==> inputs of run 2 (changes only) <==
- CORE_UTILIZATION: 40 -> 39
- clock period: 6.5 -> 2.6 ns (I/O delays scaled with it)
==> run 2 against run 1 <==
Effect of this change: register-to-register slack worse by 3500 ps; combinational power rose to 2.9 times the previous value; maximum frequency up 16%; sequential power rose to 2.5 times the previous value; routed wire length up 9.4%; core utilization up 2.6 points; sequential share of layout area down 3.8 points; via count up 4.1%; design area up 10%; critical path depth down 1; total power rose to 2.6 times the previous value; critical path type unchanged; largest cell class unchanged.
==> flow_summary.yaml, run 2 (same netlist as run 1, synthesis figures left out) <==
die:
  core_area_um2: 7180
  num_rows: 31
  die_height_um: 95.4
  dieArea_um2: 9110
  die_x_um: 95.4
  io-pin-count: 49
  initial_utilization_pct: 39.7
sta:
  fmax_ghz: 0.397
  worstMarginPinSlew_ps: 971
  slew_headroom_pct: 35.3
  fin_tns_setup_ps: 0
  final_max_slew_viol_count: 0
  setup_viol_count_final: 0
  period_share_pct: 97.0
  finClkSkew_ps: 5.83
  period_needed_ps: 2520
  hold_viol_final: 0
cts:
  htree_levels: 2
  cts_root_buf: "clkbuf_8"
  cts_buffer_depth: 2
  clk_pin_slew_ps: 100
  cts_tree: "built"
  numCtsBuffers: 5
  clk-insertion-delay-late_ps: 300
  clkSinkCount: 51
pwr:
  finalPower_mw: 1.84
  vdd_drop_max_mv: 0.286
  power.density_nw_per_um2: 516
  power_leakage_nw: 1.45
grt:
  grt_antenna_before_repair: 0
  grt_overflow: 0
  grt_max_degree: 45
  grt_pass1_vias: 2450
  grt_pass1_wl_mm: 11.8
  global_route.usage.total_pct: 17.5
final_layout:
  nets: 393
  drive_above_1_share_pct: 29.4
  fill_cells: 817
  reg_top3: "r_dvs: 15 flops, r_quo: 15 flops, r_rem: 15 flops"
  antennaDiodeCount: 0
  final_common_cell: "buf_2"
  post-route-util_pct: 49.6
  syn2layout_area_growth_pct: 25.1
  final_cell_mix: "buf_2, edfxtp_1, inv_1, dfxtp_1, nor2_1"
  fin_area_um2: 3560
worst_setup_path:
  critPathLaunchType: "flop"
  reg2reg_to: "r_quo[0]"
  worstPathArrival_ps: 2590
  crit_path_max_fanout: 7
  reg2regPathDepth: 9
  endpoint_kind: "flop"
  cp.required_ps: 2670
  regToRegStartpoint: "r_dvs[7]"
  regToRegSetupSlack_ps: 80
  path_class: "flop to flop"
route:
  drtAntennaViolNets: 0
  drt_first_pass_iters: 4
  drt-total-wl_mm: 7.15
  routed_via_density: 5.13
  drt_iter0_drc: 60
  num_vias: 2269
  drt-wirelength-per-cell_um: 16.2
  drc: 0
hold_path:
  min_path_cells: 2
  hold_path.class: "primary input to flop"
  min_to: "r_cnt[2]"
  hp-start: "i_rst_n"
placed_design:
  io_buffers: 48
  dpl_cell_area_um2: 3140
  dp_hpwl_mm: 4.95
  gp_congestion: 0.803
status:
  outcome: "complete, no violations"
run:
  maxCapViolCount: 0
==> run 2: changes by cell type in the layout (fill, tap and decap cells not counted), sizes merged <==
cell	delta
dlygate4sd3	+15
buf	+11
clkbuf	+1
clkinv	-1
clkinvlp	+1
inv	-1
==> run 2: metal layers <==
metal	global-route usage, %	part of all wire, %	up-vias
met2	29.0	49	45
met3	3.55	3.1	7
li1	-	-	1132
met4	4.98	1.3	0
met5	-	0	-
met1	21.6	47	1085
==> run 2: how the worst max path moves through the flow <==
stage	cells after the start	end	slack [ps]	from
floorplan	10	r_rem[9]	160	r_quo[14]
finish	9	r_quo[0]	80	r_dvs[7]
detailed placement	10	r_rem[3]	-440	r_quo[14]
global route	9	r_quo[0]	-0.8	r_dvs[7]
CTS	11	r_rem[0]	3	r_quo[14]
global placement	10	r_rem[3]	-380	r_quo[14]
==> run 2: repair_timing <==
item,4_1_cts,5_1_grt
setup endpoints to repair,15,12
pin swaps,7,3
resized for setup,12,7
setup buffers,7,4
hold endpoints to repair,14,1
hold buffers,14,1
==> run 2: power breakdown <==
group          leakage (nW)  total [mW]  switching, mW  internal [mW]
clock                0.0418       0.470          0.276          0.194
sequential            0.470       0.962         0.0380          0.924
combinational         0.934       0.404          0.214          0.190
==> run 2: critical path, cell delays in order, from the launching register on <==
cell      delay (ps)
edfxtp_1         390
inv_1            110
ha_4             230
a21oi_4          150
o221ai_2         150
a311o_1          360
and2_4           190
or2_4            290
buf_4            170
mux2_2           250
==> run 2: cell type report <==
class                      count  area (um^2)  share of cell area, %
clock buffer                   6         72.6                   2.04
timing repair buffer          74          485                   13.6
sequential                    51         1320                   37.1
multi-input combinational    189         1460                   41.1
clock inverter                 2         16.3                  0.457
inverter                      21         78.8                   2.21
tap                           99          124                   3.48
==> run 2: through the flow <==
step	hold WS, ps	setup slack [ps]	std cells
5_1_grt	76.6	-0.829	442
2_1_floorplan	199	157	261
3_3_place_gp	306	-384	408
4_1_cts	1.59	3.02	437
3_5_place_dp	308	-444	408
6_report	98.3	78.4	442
==> config.mk <==
export PLATFORM = sky130hd
export DESIGN_NAME = ppsc_ctrl
export DESIGN_NICKNAME = d
export VERILOG_FILES = /design/src/rtl/ppsc_pkg.sv /design/src/rtl/ppsc_ctrl.sv
export VERILOG_INCLUDE_DIRS = /design/src /design/src/rtl
export SDC_FILE = /design/constraint.sdc
export NUM_CORES = 1
export LEC_CHECK = 0
export BUFFER_PORTS_ARGS = -buffer_cell sky130_fd_sc_hd__buf_2
export CORE_AREA = 5 5 42 44
export DETAILED_ROUTE_END_ITERATION = 10
export DIE_AREA = 0 0 47 49
export GPL_TIMING_DRIVEN = 0
export PLACE_DENSITY = 0.65
export SLEW_MARGIN = 20
export SYNTH_ARGS = -nofsm -noshare
export SYNTH_HDL_FRONTEND = slang
export SYNTH_SLANG_ARGS = --single-unit
==> constraint.sdc <==
create_clock -name clk -period 2.2 [get_ports clk]
set_clock_uncertainty 0.1 [all_clocks]
set_input_delay 0.44 -clock clk [delete_from_list [all_inputs] [get_ports clk]]
set_output_delay 0.44 -clock clk [all_outputs]
set_load 0.03 [all_outputs]
File: src/hdl/msxcp_cfg_regs.sv
// ----------------------------------------------------------------------------
// msxcp_cfg_regs
// Configuration register bank with write-only indexed access.
// ----------------------------------------------------------------------------
module msxcp_cfg_regs
    import msxcp_pkg::*;
(
    input  logic                  clk,
    input  logic                  rst_n,
    input  logic                  cfg_we,
    input  logic [CFG_IDX_W-1:0]  cfg_index,
    input  logic [CFG_DATA_W-1:0] cfg_data,
    output cfg_t                  cfg
);

    cfg_t cfg_reg;
    cfg_t cfg_next;

    always_comb
    begin
        cfg_next = cfg_reg;
        if (cfg_we) begin
            case (cfg_index)
                CFG_DEVICE_ID:    cfg_next.device_id           = cfg_data;
                CFG_ACK_BYTE:     cfg_next.ack_byte            = cfg_data;
                CFG_DISACK_BYTE:  cfg_next.disack_byte         = cfg_data;
                CFG_INVALID_ARG:  cfg_next.invalid_command_arg = cfg_data;
                CFG_GRID_COLUMNS: cfg_next.grid_columns        = cfg_data;
                CFG_GRID_ROWS:    cfg_next.grid_rows           = cfg_data;
                CFG_LED_COLOURS:  cfg_next.led_colours         = cfg_data;
                default:          cfg_next = cfg_reg;
            endcase
        end
    end

    always_ff @(posedge clk or negedge rst_n)
    begin
        if (!rst_n) begin
            cfg_reg.device_id           <= 7'd0;
            cfg_reg.ack_byte            <= 7'd15;
            cfg_reg.disack_byte         <= 7'd14;
            cfg_reg.invalid_command_arg <= 7'd12;
            cfg_reg.grid_columns        <= 7'd16;
            cfg_reg.grid_rows           <= 7'd16;
            cfg_reg.led_colours         <= 7'd2;
        end else begin
            cfg_reg <= cfg_next;
        end
    end

    assign cfg = cfg_reg;

endmodule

Problem requirements:
Transcribe the records above exactly, from the opening line down to and including the line with "fin_tns_setup_ps: 0".

Result of the task:
==> inputs of run 2 (changes only) <==
- CORE_UTILIZATION: 40 -> 39
- clock period: 6.5 -> 2.6 ns (I/O delays scaled with it)
==> run 2 against run 1 <==
Effect of this change: register-to-register slack worse by 3500 ps; combinational power rose to 2.9 times the previous value; maximum frequency up 16%; sequential power rose to 2.5 times the previous value; routed wire length up 9.4%; core utilization up 2.6 points; sequential share of layout area down 3.8 points; via count up 4.1%; design area up 10%; critical path depth down 1; total power rose to 2.6 times the previous value; critical path type unchanged; largest cell class unchanged.
==> flow_summary.yaml, run 2 (same netlist as run 1, synthesis figures left out) <==
die:
  core_area_um2: 7180
  num_rows: 31
  die_height_um: 95.4
  dieArea_um2: 9110
  die_x_um: 95.4
  io-pin-count: 49
  initial_utilization_pct: 39.7
sta:
  fmax_ghz: 0.397
  worstMarginPinSlew_ps: 971
  slew_headroom_pct: 35.3
  fin_tns_setup_ps: 0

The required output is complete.